Since the true nature of acute and chronic "disease" is not understood and there is no proper appreciation of the fact that fever per se is but one of a large group of correlated curative phenomena, antecedent to, and concomitant and coetaneous with, and sequent to the increased temperature, efforts are made to bring about the curative effects of acute "disease" by merely raising the body's temperature. Fever is merely a link in a chain, it does not produce the chain.

So-called chronic disease is characterized by the presence of many active curative processes--coughing, sneezing, pain, inflammation, fever, eruptions, diarrhea, etc.--and conservative processes--lack of appetite, weakness, constipation, etc.--which differ from the same symptoms in "acute disease" only in being milder and prolonged. Repeating what Trall said, "disease is violent just as force is applied in a particular direction. Destroy or lessen the vital force, and just to that extent you diminish the ability of the system to manifest disease."
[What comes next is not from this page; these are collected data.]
This design comes from an exercise in tuning for small area on the open sky130 flow, not from production work. Only simulation tests tie the RTL to the original design; equivalence was not proved.

## flow/design.v (module list and top-level ports; edited modules follow where they fit)
// module Posit_mult_N32_ES6_PIPE6: 75 lines
// module pack_ctl: 8 lines
// module inc31: 16 lines
// module posit_dec: 302 lines
// module lzc32: 9 lines
// module lzc16: 11 lines
// module lzc8: 8 lines
// module mul24: 986 lines
// module pack: 205 lines
// module fa_cell: 6 lines
// module ha_cell: 6 lines
// module sel_cell: 5 lines
// module xor_cell: 5 lines
// module xnor_cell: 5 lines
// module or_cell: 5 lines
// module muxi_cell: 5 lines
// module cpa48: 253 lines
module Posit_mult_N32_ES6_PIPE6(clk, in1, in2, start, out, inf, zero, done);
  // ...
==> flow/run.sh <==
#!/bin/bash
# synth_recipe.tcl (not shown) runs the flow's synth.tcl, then flattens the netlist and writes it again
# the make line also repeats each setting of config.mk as NAME=value (left out here)
make -C /OpenROAD-flow-scripts/flow DESIGN_CONFIG=/design/flow/config.mk WORK_HOME=/design/flow/orfs CLKGATE_MAP_FILE= SYNTH_SCRIPT=/design/flow/synth_recipe.tcl finish
==> flow/config.mk <==
export PLATFORM = sky130hd
export DESIGN_NAME = Posit_mult_N32_ES6_PIPE6
export DESIGN_NICKNAME = Posit_mult_N32_ES6_PIPE6
export VERILOG_FILES = /design/flow/design.v
export SDC_FILE = /design/flow/constraint.sdc
export NUM_CORES = 4
export LEC_CHECK = 0
export CAP_MARGIN = 0
export CORE_MARGIN = 2
export CORE_UTILIZATION = 40
export CTS_BUF_LIST = sky130_fd_sc_hd__clkbuf_8
export SLEW_MARGIN = 0
export SYNTH_HIERARCHICAL = 1
export SYNTH_MINIMUM_KEEP_SIZE = 0
==> flow/constraint.sdc <==
create_clock -name core_clock -period 9.0 [get_ports {clk}]
set_input_delay 1.8000 -clock core_clock [delete_from_list [all_inputs] [get_ports {clk}]]
set_output_delay 1.8000 -clock core_clock [all_outputs]
set_load 0.01 [all_outputs]
==> run_results.csv, run 1 <==
group,metric,value,unit
routing,routed-via-count,20400,
global_routing,grt-ovfl-total,0,
floorplan,core_area,64100,sq um
critical_path,crit_path_frequent_cell,"mux2i_1",
routing,post_drt_via_cell_ratio,5.76,
critical_path,worstPathBufferInverterCount,3,
outcome,outcome,"complete, no violations",
critical_path,path_max_fanout,23,
global_routing,antenna_found_initial,0,
critical_path,r2r_end,"v2n[33]",
final_layout,largest_class,"multi-input combinational cells",
floorplan,num_rows,93,
clock_network,cts_root_buf,"clkbuf_8",
critical_path,ff2ff_setup_slack,1.48,ns
floorplan,die_area,66400,sq um
synthesis,postSynthAreaPerCell,9.47,sq um
final_layout,final_common_cell,"mux2i_1",
routing,drt_first_pass_iters,8,
floorplan,initial_core_util,0.402,
timing,timing.final.ws_setup,0.572,ns
global_routing,grt_first_pass_wirelength,115000,um
routing,wl_per_cell,20.6,um
timing,hold_violations,0,
clock_network,clk_pin_slew,0.11,ns
final_layout,multi_input_cells,2230,
synthesis,syn-instance-count,2719,
placed_design,place_inst,3526,
clock_network,cts_buffers,9,
global_routing,gr-usage-met2,0.349,
critical_path,worstSetupStartpoint,"in1[14]",
critical_path,cp_data_arrival_time,8.79,ns
final_layout,multi_input_area_share,0.789,
final_layout,seq_area_frac,0.0802,
hold_path,hold_class,"reg -> reg",
final_layout,design_area,27000,sq um
timing,rsz0062_at_grt,"false",
==> run 2, diff against run 1 <==
--- a/flow/config.mk
+++ b/flow/config.mk
@@ -5,10 +5,10 @@
 export SDC_FILE = /design/flow/constraint.sdc
 export NUM_CORES = 4
 export LEC_CHECK = 0
-export CAP_MARGIN = 0
+export CAP_MARGIN = 20
 export CORE_MARGIN = 2
 export CORE_UTILIZATION = 40
 export CTS_BUF_LIST = sky130_fd_sc_hd__clkbuf_8
-export SLEW_MARGIN = 0
+export SLEW_MARGIN = 20
 export SYNTH_HIERARCHICAL = 1
 export SYNTH_MINIMUM_KEEP_SIZE = 0
==> run 2 against run 1 <==
Net effect:
- sequential cell count did not move
- critical path type unchanged
- still clean
- critical endpoint unchanged
- highest routed layer unchanged
- utilization did not move
- register-to-register slack barely moved
- hold slack did not move
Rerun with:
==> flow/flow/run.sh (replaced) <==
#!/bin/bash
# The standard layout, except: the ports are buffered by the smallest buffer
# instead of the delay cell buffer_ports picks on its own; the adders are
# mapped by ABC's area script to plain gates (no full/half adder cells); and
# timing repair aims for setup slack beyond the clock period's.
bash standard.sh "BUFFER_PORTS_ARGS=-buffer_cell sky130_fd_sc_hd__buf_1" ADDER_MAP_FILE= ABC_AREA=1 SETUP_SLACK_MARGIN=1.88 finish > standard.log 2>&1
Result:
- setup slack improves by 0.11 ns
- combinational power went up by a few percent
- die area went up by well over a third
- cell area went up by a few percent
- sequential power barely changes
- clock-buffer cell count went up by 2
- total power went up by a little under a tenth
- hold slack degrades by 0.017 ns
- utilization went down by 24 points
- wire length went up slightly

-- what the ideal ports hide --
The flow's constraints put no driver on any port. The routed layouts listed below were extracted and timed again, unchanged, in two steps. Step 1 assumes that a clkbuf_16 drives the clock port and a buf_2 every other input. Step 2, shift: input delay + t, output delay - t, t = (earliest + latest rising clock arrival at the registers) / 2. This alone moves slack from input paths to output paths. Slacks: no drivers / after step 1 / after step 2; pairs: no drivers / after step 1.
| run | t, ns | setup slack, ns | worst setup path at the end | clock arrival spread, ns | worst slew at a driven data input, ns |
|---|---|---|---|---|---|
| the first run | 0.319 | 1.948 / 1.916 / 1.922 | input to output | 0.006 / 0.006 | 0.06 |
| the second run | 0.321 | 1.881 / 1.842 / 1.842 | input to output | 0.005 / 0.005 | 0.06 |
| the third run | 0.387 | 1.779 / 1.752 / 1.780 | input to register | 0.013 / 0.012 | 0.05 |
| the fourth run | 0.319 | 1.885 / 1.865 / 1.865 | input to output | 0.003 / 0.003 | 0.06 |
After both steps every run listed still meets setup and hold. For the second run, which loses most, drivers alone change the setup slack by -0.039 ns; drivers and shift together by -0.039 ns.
This is an optimization exercise on Yosys and OpenROAD, whose aim is small area and a short achievable clock period, not a production implementation.
Where RTL was checked, it was by simulation tests only, not by an equivalence proof against the original.
Only the layout flow was run in runs 1, 3 and 4; the RTL was not checked for function there.
No driver is modelled on the clock port, so clocking that relies on it looks cheaper here than on a real chip.
Power figures rest on the tool's default switching activity, not on a simulated workload.

File: flow/config.mk
export PLATFORM = sky130hd
export DESIGN_NAME = sync_fifo
export DESIGN_NICKNAME = sync_fifo
export VERILOG_FILES = /design/flow/design.v
export SDC_FILE = /design/flow/constraint.sdc
export NUM_CORES = 4
export LEC_CHECK = 0
export CAP_MARGIN = 20
export CORE_MARGIN = 2
export CORE_UTILIZATION = 65
export CTS_CLUSTER_DIAMETER = 80
export CTS_CLUSTER_SIZE = 30
export PLACE_DENSITY = 0.75
export SETUP_SLACK_MARGIN = 2.3
export SLEW_MARGIN = 20
File: flow/constraint.sdc
create_clock -name core_clock -period 4.2 [get_ports {clk}]
set_input_delay 0.8400 -clock core_clock [delete_from_list [all_inputs] [get_ports {clk}]]
set_output_delay 0.8400 -clock core_clock [all_outputs]
set_load 0.01 [all_outputs]
File: flow/design.v
module sync_fifo (
    input wire clk,
    input wire rst_n,
    input wire wr_en,
    input wire [31:0] data_in,
    output wire full,
    input wire rd_en,
    output wire [31:0] data_out,
    output wire empty
);
  reg [31:0] chain[0:14];  
  reg [31:0] head;         
  reg [15:0] pos;          
  reg ne_r;                
  reg ne_o;                
  reg full_o;              
  assign empty = ~ne_o;
  assign full = full_o;
  assign data_out = head;
  wire do_w = wr_en & ~pos[15];
  wire m_up = do_w & ne_r & ~rd_en;
  wire m_down = rd_en & ~pos[0] & ~do_w;
  wire [15:0] pos_next = m_up ? {pos[14:0], 1'b0} : m_down ? {1'b0, pos[15:1]} : pos;
  wire ne_next = ne_r ? ~(pos[0] & rd_en & ~wr_en) : wr_en;
  always_ff @(posedge clk or negedge rst_n) begin
    if (!rst_n) begin
      pos <= 16'd1;
      ne_r <= 1'b0;
      ne_o <= 1'b0;
      full_o <= 1'b0;
    end else begin
      pos <= pos_next;
      ne_r <= ne_next;
      ne_o <= ne_o ? ~(pos[0] & rd_en & ~wr_en) : wr_en;
      full_o <= full_o ? ~rd_en : (pos[14] & wr_en & ~rd_en);
    end
  end
  reg [14:0] ge;           
  integer i;
  always @* begin
    ge[14] = pos[15] | pos[14];
    for (i = 13; i >= 0; i = i - 1) ge[i] = ge[i+1] | pos[i];
  end
  always_ff @(posedge clk) begin
    if (do_w) chain[0] <= data_in;
    for (i = 1; i < 15; i = i + 1)
      if (do_w & ge[i]) chain[i] <= chain[i-1];
  end
  reg [31:0] next_head;
  always @* begin
    next_head = data_in & {32{pos[0]}};
    for (i = 0; i < 15; i = i + 1)
      next_head = next_head | (chain[i] & {32{pos[i+1]}});
  end
  wire take = ~ne_r | rd_en;
  wire keep = ne_o & ~rd_en;
  always_ff @(posedge clk) begin
    head <= (next_head & {32{take}}) | (head & {32{keep}});
  end
endmodule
In Omego Reprint, Dr. August F. Reinhold says: "That tuberculosis is a healing process, is proved by every symptom: by the consumptive's cough, his expectoration, high temperature, lack of appetite, night sweats, diarrhea, etc. The cough proves the presence of abnormal material, which the system tries to dislodge by the expulsive efforts of the lungs to exhale. This is called a 'coughing' spell. If successful, the expectorated mass demonstrates that it obstructs free respiration. Thus 'coughing' is one of the cleansing processes, selected by Nature to purify the system."

The conception of disease (biogony) as a benevolent process is the only one possible in view of our present knowledge. It is because all agents that affect the body for evil, if they do not instantly paralyze it, excite it to acts of physiological character--conservative, defensive, sustaining, reparative--which acts are the processes of cure, that we live at all.